The Anxiety Algorithm: An interview with Adam Julian Goldstein


Epsilon Theory contributor Neville Crawley is back with an interview of Adam Julian Goldstein, discussing Adam’s fascinating new work on anxiety. If, like me, you have the entrepreneurial bug (and it is a bug, not a feature), this is a must read!



I’m very pleased to be interviewing Adam Julian Goldstein for Epsilon Theory:  Adam has led the entrepreneurial dream of founding a company from his dorm room at MIT; to founding a second company, Hipmunk, that would become one of the biggest and well known brands in the travel industry and be acquired by SAP; to now to investing in other entrepreneurs.

Despite these successes, Adam has – like all of us – also suffered from anxiety and the negative performance effects that it can produce.
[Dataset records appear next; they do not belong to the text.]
### config.mk
export PLATFORM = sky130hd
export DESIGN_NAME = load_store_unit
export DESIGN_NICKNAME = d
export VERILOG_FILES = /design/src/rtl/load_store_unit.sv
export SDC_FILE = /design/constraint.sdc
export NUM_CORES = 1
export LEC_CHECK = 0
export BUFFER_PORTS_ARGS = -buffer_cell sky130_fd_sc_hd__buf_2
export CORE_MARGIN = 3
export CORE_UTILIZATION = 33
export DETAILED_ROUTE_END_ITERATION = 16
export GPL_ROUTABILITY_DRIVEN = 0
export GPL_TIMING_DRIVEN = 0
export MAX_ROUTING_LAYER = met4
export PLACE_DENSITY_LB_ADDON = 0.25
export SLEW_MARGIN = 20
export SYNTH_ARGS = -nofsm -noshare
export SYNTH_HDL_FRONTEND = slang
export SYNTH_SLANG_ARGS = --single-unit
### constraint.sdc
create_clock -name clk -period 7 [get_ports clk]
set_input_delay 0 -clock clk [delete_from_list [all_inputs] [get_ports clk]]
set_output_delay 0 -clock clk [all_outputs]
set_load 0.01 [all_outputs]
==> src/rtl/oam_dma.sv <==
// OAM DMA engine: copies LENGTH bytes from page_q*0x100 into OAM, one byte per
// cycle, with a one-cycle read-to-write pipeline and abort-on-restart.
module oam_dma #(
  parameter int unsigned LENGTH       = 160,
  parameter int unsigned SETUP_CYCLES = 1
) (
  input  logic        clk,
  input  logic        rst,
  input  logic        start,
  input  logic [7:0]  src_page,
  output logic        rd_en,
  output logic [15:0] rd_addr,
  input  logic [7:0]  rd_data,
  output logic        wr_en,
  output logic [7:0]  wr_addr,
  output logic [7:0]  wr_data,
  output logic        busy,
  output logic        done
);

  localparam int unsigned CNT_W = (SETUP_CYCLES > 1) ? $clog2(SETUP_CYCLES) : 1;
  localparam logic [7:0]       LAST_IDX   = 8'(LENGTH - 1);
  localparam logic [CNT_W-1:0] LAST_SETUP = CNT_W'(SETUP_CYCLES - 1);

  typedef enum logic [1:0] {IDLE, SETUP, XFER, DRAIN} state_t;

  // Pages 0xE0-0xFF alias the work RAM at 0xC0-0xDF.
  function automatic logic [7:0] eff_page(input logic [7:0] p);
    return (p >= 8'hE0) ? p - 8'h20 : p;
  endfunction

  state_t           state_q, state_d;
  logic [7:0]       page_q, page_d;
  logic [7:0]       idx_q, idx_d;
  logic [CNT_W-1:0] cnt_q, cnt_d;
  logic             wr_pend_q, wr_pend_d;
  logic [7:0]       wr_idx_q, wr_idx_d;
  logic             done_q, done_d;
  logic [15:0]      rd_addr_q, rd_addr_d;
  logic [7:0]       wr_addr_q, wr_addr_d;
  logic [7:0]       wr_data_q, wr_data_d;

  always_comb begin
    state_d   = state_q;
    page_d    = page_q;
    idx_d     = idx_q;
    cnt_d     = cnt_q;
    wr_pend_d = 1'b0;
    wr_idx_d  = wr_idx_q;
    done_d    = 1'b0;

    // Address/data outputs hold their last driven value while idle.
    rd_en     = (state_q == XFER);
    rd_addr   = rd_en ? {page_q, idx_q} : rd_addr_q;
    wr_en     = wr_pend_q;
    wr_addr   = wr_pend_q ? wr_idx_q : wr_addr_q;
    wr_data   = wr_pend_q ? rd_data : wr_data_q;
    busy      = (state_q != IDLE);
    done      = done_q;
    rd_addr_d = rd_addr;
    wr_addr_d = wr_addr;
    wr_data_d = wr_data;

    unique case (state_q)
      IDLE: ;
      SETUP: begin
        if (cnt_q == LAST_SETUP) begin
          state_d = XFER;
        end else begin
          cnt_d = cnt_q + 1'b1;
        end
      end
      XFER: begin
        wr_pend_d = 1'b1;
        wr_idx_d  = idx_q;
        if (idx_q == LAST_IDX) begin
          state_d = DRAIN;
        end else begin
          idx_d = idx_q + 8'd1;
        end
      end
      DRAIN: begin
        state_d = IDLE;
        done_d  = 1'b1;
      end
      default: state_d = IDLE;
    endcase

    // A start in any state (re)launches a transfer; in-flight work is discarded.
    if (start) begin
      state_d   = SETUP;
      page_d    = eff_page(src_page);
      idx_d     = 8'd0;
      cnt_d     = '0;
      wr_pend_d = 1'b0;
      done_d    = 1'b0;
    end
  end

  always_ff @(posedge clk) begin
    if (rst) begin
      state_q   <= IDLE;
      page_q    <= 8'h00;
      idx_q     <= 8'h00;
      cnt_q     <= '0;
      wr_pend_q <= 1'b0;
      wr_idx_q  <= 8'h00;
      done_q    <= 1'b0;
      rd_addr_q <= 16'h0000;
      wr_addr_q <= 8'h00;
      wr_data_q <= 8'h00;
    end else begin
      state_q   <= state_d;
      page_q    <= page_d;
      idx_q     <= idx_d;
      cnt_q     <= cnt_d;
      wr_pend_q <= wr_pend_d;
      wr_idx_q  <= wr_idx_d;
      done_q    <= done_d;
      rd_addr_q <= rd_addr_d;
      wr_addr_q <= wr_addr_d;
      wr_data_q <= wr_data_d;
    end
  end

endmodule

==> config.mk <==
export PLATFORM = sky130hd
export DESIGN_NAME = oam_dma
export DESIGN_NICKNAME = d
export VERILOG_FILES = /design/src/rtl/oam_dma.sv
export SDC_FILE = /design/constraint.sdc
export NUM_CORES = 1
export LEC_CHECK = 0
export CAP_MARGIN = 25
export CORE_ASPECT_RATIO = 0.5
export CORE_MARGIN = 4
export CORE_UTILIZATION = 50
export DETAILED_ROUTE_END_ITERATION = 12
export PLACE_DENSITY = 0.91
export SYNTH_ARGS = -nofsm -noshare
export SYNTH_HDL_FRONTEND = slang
export SYNTH_SLANG_ARGS = --single-unit
==> constraint.sdc <==
create_clock -name clk -period 3.2 [get_ports clk]
set_clock_uncertainty 0.2 [all_clocks]
set_input_delay 0.96 -clock clk [delete_from_list [all_inputs] [get_ports clk]]
set_output_delay 0.96 -clock clk [all_outputs]
set_load 0.05 [all_outputs]
==> results of run 1 <==
## cell type report
type	instances	area [µm²]
Clock buffer	13	179
Clock inverter	3	18.8
Fill cell	319	1280
Inverter	4	18.8
Multi-Input combinational cell	166	1080
Sequential cell	60	1200
Tap cell	66	82.6
Timing Repair Buffer	58	622
## state kept, by name (all words and copies together) (netlist names)
register	cells
state_q	2
page_q	8
rd_addr_q	16
wr_data_q	8
done	1
idx_q	8
wr_idx_q	8
wr_en	1
wr_addr_q	8
## cell families after synthesis
kind of cell / after synthesis / share of synthesized area [%]
compound gates: 32 / 7.19
buf+inv: 18 / 4.25
fa+ha+maj: 2 / 1.05
mux: 32 / 14.7
simple gates: 100 / 22.4
flops: 60 / 50.4
## tightest hold or removal path, delay by kind of cell, from the launching register on
kind,cells,cell delay (ns)
compound gates,1,0.05
flops,1,0.31
simple gates,1,0.05
## synthesized netlist by cell type (all sizes together) (2+ instances only)
cell,count
mux2,24
ha,2
nand3,5
o21ai,2
buf,9
dfxtp,60
mux2i,8
nor2b,24
or3,4
clkbuf,5
or2,3
nand4,2
nor2,8
nand3b,3
nand2b,4
o31ai,2
or4,2
and3,2
nand2,37
inv,3
a21oi,25
## power by group through the flow
stage          clock network, mW  logic (mW)  registers [mW]
2_1_floorplan                  0      0.0571           0.776
6_report                   0.637      0.0976           0.762
4_1_cts                    0.655      0.0975           0.762
3_5_place_dp                   0      0.0972           0.778
5_1_grt                    0.688       0.104           0.762
3_3_place_gp                   0      0.0935           0.777
## final timing paths
check | cells after the start | end | slack, ns | startpoint
setup / recovery | 6 | rd_addr[2] | 0.21 | state_q[0]
hold / removal | 2 | wr_idx_q[0] | 0.25 | wr_idx_q[0]
setup reg to reg | 3 | idx_q[4] | 1.42 | state_q[1]
hold reg to reg | 2 | wr_idx_q[0] | 0.25 | wr_idx_q[0]
## layout by cell type, fill, tap and decap left out, types with 2 or more instances in the layout
master / instances
clkinv_2: 2
a21oi_1: 25
nand3_1: 5
buf_4: 26
nand4_1: 2
nor2_1: 8
clkdlybuf4s50_1: 19
dfxtp_1: 60
nand2_1: 37
nor2b_1: 24
ha_1: 2
or2_2: 3
o31ai_1: 2
mux2i_1: 8
inv_1: 3
or3_1: 4
or4_1: 2
mux2_2: 24
buf_12: 11
nand2b_1: 4
clkbuf_8: 13
o21ai_0: 2
nand3b_1: 2
## through the flow
step / instance area (µm²) / cells
after floorplan: 2380 / 244
after global placement: 3000 / 354
after detailed placement: 3000 / 354
after CTS: 3200 / 370
after global routing: 3200 / 370
final: 3200 / 370
## per-layer routing
metal  vias to the layer above  routed length, µm
li1                        942                  -
met1                       911               2040
met2                        81               2700
met3                         6                388
met4                         0                 49
met5                         -                  0
==> results.md, run 1 <==
* CTS Sinks at 60
* Final Cycle Share at ~94%
* Worst Hold Class: register to register
* Clk Latency, worst-skew pair at between 0.3 and 0.4 ns
* Post-CTS Hold Buffers at 0
* Mapped cell area at between 2000 and 2500 µm²
* CTS Buf Count at 9
* Syn-to-layout area delta at 34.4%
* Crit Path Class: register to output port
* Slew margin rel. at 49.3%
* Pint at ~1.2 mW
* Max-capacitance violation count at 0
* Worst slew pin tran at approximately 0.76 ns
* Largest stage delay, worst path at ~0.42 ns
* Worst-path cell chain: nand2b_1 -> buf_6 -> clkinvlp_4 -> nand2_1 -> nand2_1 -> buf_4
* Leakage dissipation at between 1 and 1.5 nW
* First-pass GRT wire length at 8370 µm
* Seq pwr share at around half
* Total Wirelength at between 5000 and 6000 µm
* Part of the power in combinational logic at under 10%
* P per Cell Area at approximately 470 nW/µm²
* Slew Limit Fails at 0
* Ys Warns at 0
* Ys flop type: dfxtp_1
* Met3 usage at ~7.1%
* Via count at 1940
* Syn nets at around 270
* Setup tns final at 0 ns
* CP Capture Type: output port
* Antenna diodes at 0
* Gp weighted congestion at 0.882
* Vias/cell at between 5 and 6
* Root cell of the clock tree: clkbuf_8
* Fin crit period at between 2 and 3 ns
* Top cell by count, worst path: nand2_1
* Post-route ant nets at 0
* Initial Utilization at a little over half
* Synth async-reset ratio at 0%
* Site Rows at 17
* Worst EP required at around 2.0 ns
* Post-layout power at between 1 and 1.5 mW
* Sequential area share after synthesis at slightly above 50%
* EDFF count, synth at 0
* Startpoint Class: register
* WL/cell at 14.0 µm
* Max Freq at between 300 and 400 MHz
* Clock power share at a little over two fifths
* Initial antenna violation count at 0
* Unrepaired setup endpoints after global routing: no
* # port buffers at between 50 and 60
* CTS tree: done
* Remaining Overflow, GRT at 0
* Outcome: finished clean
* Switching part of the total at roughly 22%
* Largest net degree at the start of global routing at 33
* Post-route setup slack at 0.206 ns
* Synth area leader: dfxtp_1
* Synth area leaders: dfxtp_1 (50%), mux2_2 (11%), nor2b_1 (6.3%)
* Synthesized netlist cell count at ~240
* Crit path max-delay family: buffers and inverters
* Worst hold margin at roughly 0.25 ns
* Post-synthesis cell type count at 35
* Maximum vdd drop at about 310 µV
* GRT Max-Usage Layer: met2
* Total GRT Usage at 17.6%
* Met1 global-route usage at 18.8%
* Number of buffers and inverters on the critical path at 3
* CP Data Arrival Time at approximately 1.8 ns
* Switch Pwr at ~0.33 mW
* Pre-antenna DRT Iters at 5
* Post-synthesis average cell area at around 9.8 µm²
* Final Hold Vio Count at 0
* Clock Tree Buf Depth at 2
* Post-cts resize count at 0
* Vias in the first global route at 1913
* Core area at between 4000 and 5000 µm²
* DRC Markers at 0
* Final setup fails at 0
* Layout Nets at between 300 and 400
* Met2 Usage GRT at 31.4%
* CP max FO at 28
* # H-tree levels at 3
* Die ar. at 6000 µm²
* Top cell type's share of synthesized area at 50.4%
* 1st-iter DRT viols at ~160
* Chip Height at roughly 57 µm
* Clock transition at the registers of the reported paths at roughly 0.06 ns
* Layout cell share with drive strength beyond 1 at 28.3%
* Max stage delay cell, worst path: dfxtp_1
* Synth Register Bits at 60
* IO Count at 55
* Fin util at roughly 71%
* HPWL Detailed at ~3600 µm
* Die Width at 106 µm
* Pre-CTS WS at 0.210 ns
* Setup Fix Bufs, Post-CTS at 0
No activity file was read; power rests on OpenSTA's default activity.
==> run 2, diff against run 1 <==
--- a/config.mk
+++ b/config.mk
@@ -7,7 +7,6 @@
 export LEC_CHECK = 0
 export CAP_MARGIN = 25
 export CORE_ASPECT_RATIO = 0.5
-export CORE_MARGIN = 4
 export CORE_UTILIZATION = 50
 export DETAILED_ROUTE_END_ITERATION = 12
 export PLACE_DENSITY = 0.91
==> results.md, run 2 (synthesis gave the netlist of run 1 again) <==
* Outcome: finished clean
* Final std cells w/o fill at around 370
* Worst setup path start: state_q[0]
* Initial antenna violation count at 0
* CTS Sinks at 60
* Vias in the first global route at 1851
* Post-CTS Hold Buffers at 0
* Startpoint Class: register
* # port buffers at 54
* Max-capacitance violation count at 0
* Min-delay src: wr_idx_q[5]
* Core area at roughly 4500 µm²
* Clock Tree Buf Depth at 2
* CTS Buf Count at 9
* CP Capture Type: output port
* DRC Markers at 0
* CP Data Arrival Time at around 1.9 ns
* Pre-CTS WS at about 0.21 ns
* Clock transition at the registers of the reported paths at roughly 0.060 ns
* IO Count at between 50 and 60
* Die ar. at 5060 µm²
* Final instance area at around 3200 µm²
* Register with the highest flop count: rd_addr_q
* Crit Path Class: register to output port
* Cells after DPL at approximately 350
* Layout Nets at 320
* Final Hold Vio Count at 0
* Max reg flops at 16
* Vias/cell at about 5.2
* 1st-iter DRT viols at 82
* Worst hold margin at 0.258 ns
* Top cell by count, worst path: nand2_1
* HPWL Detailed at about 3500 µm
* Worst EP required at between 2 and 2.5 ns
* First-pass GRT wire length at a little over 8000 µm
* Clk Latency, worst-skew pair at approximately 0.33 ns
* Via count at 1908
* Post-route setup slack at approximately 0.11 ns
* Setup tns final at 0 ns
* Most frequent cells in the layout: dfxtp_1 (60), nand2_1 (37), buf_4 (27)
* CTS tree: done
* Final setup fails at 0
* Initial Utilization at 53.1%
* Largest net degree at the start of global routing at 29
* Worst Hold Class: register to register
* CP max FO at 11
* Chip Height at 50.8 µm
* # H-tree levels at 3
* Total GRT Usage at between 20 and 25%
* P per Cell Area at ~440 nW/µm²
* Antenna diodes at 0
* Worst-path cell chain: nand2b_2 -> clkinv_1 -> nand2_1 -> nand2_1 -> buf_4
* Slew margin rel. at between 50% and 60%
* Leakage dissipation at 1.35 nW
* Site Rows at 17
* Fin crit period at about 3.1 ns
* Maximum vdd drop at ~250 µV
* Post-route ant nets at 0
* Root cell of the clock tree: clkbuf_8
* Worst r2r src: state_q[1]
* Layout cell share with drive strength beyond 1 at a little over a quarter
* Max Freq at approximately 320 MHz
* Die Width at between 90 and 100 µm
* Crit path max-delay family: simple AND/OR/NAND/NOR gates
* Largest stage delay, worst path at approximately 0.42 ns
* Max stage delay cell, worst path: dfxtp_1
* Remaining Overflow, GRT at 0
* Number of buffers and inverters on the critical path at 2
* Syn-to-layout area delta at 32.2%
* Worst slew pin tran at just over 0.7 ns
* Total Wirelength at ~5000 µm
* Commonest non-fill, non-tap cell in the layout: dfxtp_1
* Pre-antenna DRT Iters at 5
* Final Cycle Share at 96.5%
* Unrepaired setup endpoints after global routing: no
* Gp weighted congestion at just over 0.9
* Placement-stage cell area at 3000 µm²
* WL/cell at approximately 13 µm
* Slew Limit Fails at 0
[run 2: changes by cell type in the layout (fill, tap and decap cells not counted), sizes merged]
cell / before / now
clkinvlp: 1 / 0
clkinv: 3 / 4
clkbuf: 13 / 12
[run 2: cell type report]
cell class                 instances  area [µm²]
tap                               66        82.6
multi-input combinational        166        1080
inverter                           4        15.0
sequential                        60        1200
fill                             331        1340
clock inverter                     3        15.0
timing repair buffer              58         618
clock buffer                      12         135
[run 2: final timing paths]
| kind | slack, ns | cells after the start | endpoint |
|---|---|---|---|
| max | 0.11 | 5 | rd_addr[4] |
| min | 0.26 | 2 | wr_idx_q[5] |
| max reg2reg | 1.43 | 4 | idx_q[0] |
| min reg2reg | 0.26 | 2 | wr_idx_q[5] |
[run 2: timing repair]
item / in CTS / in global routing
hold endpoints to repair: 0 / 0
endpoints found under the setup margin: 5 / 0
buffers inserted: 0 / 0
gates resized for setup: 1 / 0
[run 2: worst reg2reg max path: stages (launching register included)]
cell and delay, ns:
dfxtp_1 0.50, nand2b_2 0.27, buf_4 0.24, a21oi_1 0.25
mux2i_1 0.23
[run 2: layer usage]
metal / share of wire, % / global-route usage, % / routed length [µm]
met1: 43 / 23.3 / 2140
met2: 51 / 37.2 / 2520
met3: 4.7 / 9.58 / 232
met4: 1.3 / 8.82 / 65
met5: 0 / 0 / 0
[run 2: stage by stage]
stage	power (mW)	utilization, %
after CTS	1.42	70.2
final	1.40	70.2
after floorplan	0.833	-
after detailed placement	0.875	66.8
after global routing	1.46	70.2
after global placement	0.871	66.8
[run 2: power by group]
part	internal, mW	total (mW)	switching (mW)
Sequential	0.756	0.762	0.00630
Clock	0.273	0.539	0.266
Combinational	0.0465	0.0973	0.0508
Total	1.08	1.40	0.323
Adam has recently been reflecting on his journey and his and others’ experiences of anxiety as entrepreneurs and risk takers to consider “Is there such a thing as the anxiety algorithm, and if so how does it work, and what might we do to optimize it?”

Could you first set out your high-level Anxiety Algorithm thesis and what led you to this concept?

As we grew at Hipmunk, I thought I should feel great because things were going our way. But I was actually more anxious. As I noticed this among other founders, I started wondering, “why are we designed this way?”

So I approached the problem like an engineer: if I were designing a system to imagine different possibilities for the future, what algorithm would I use to generate these possibilities? Which of these futures would I make it worry about? And how would I have it revise its beliefs over time?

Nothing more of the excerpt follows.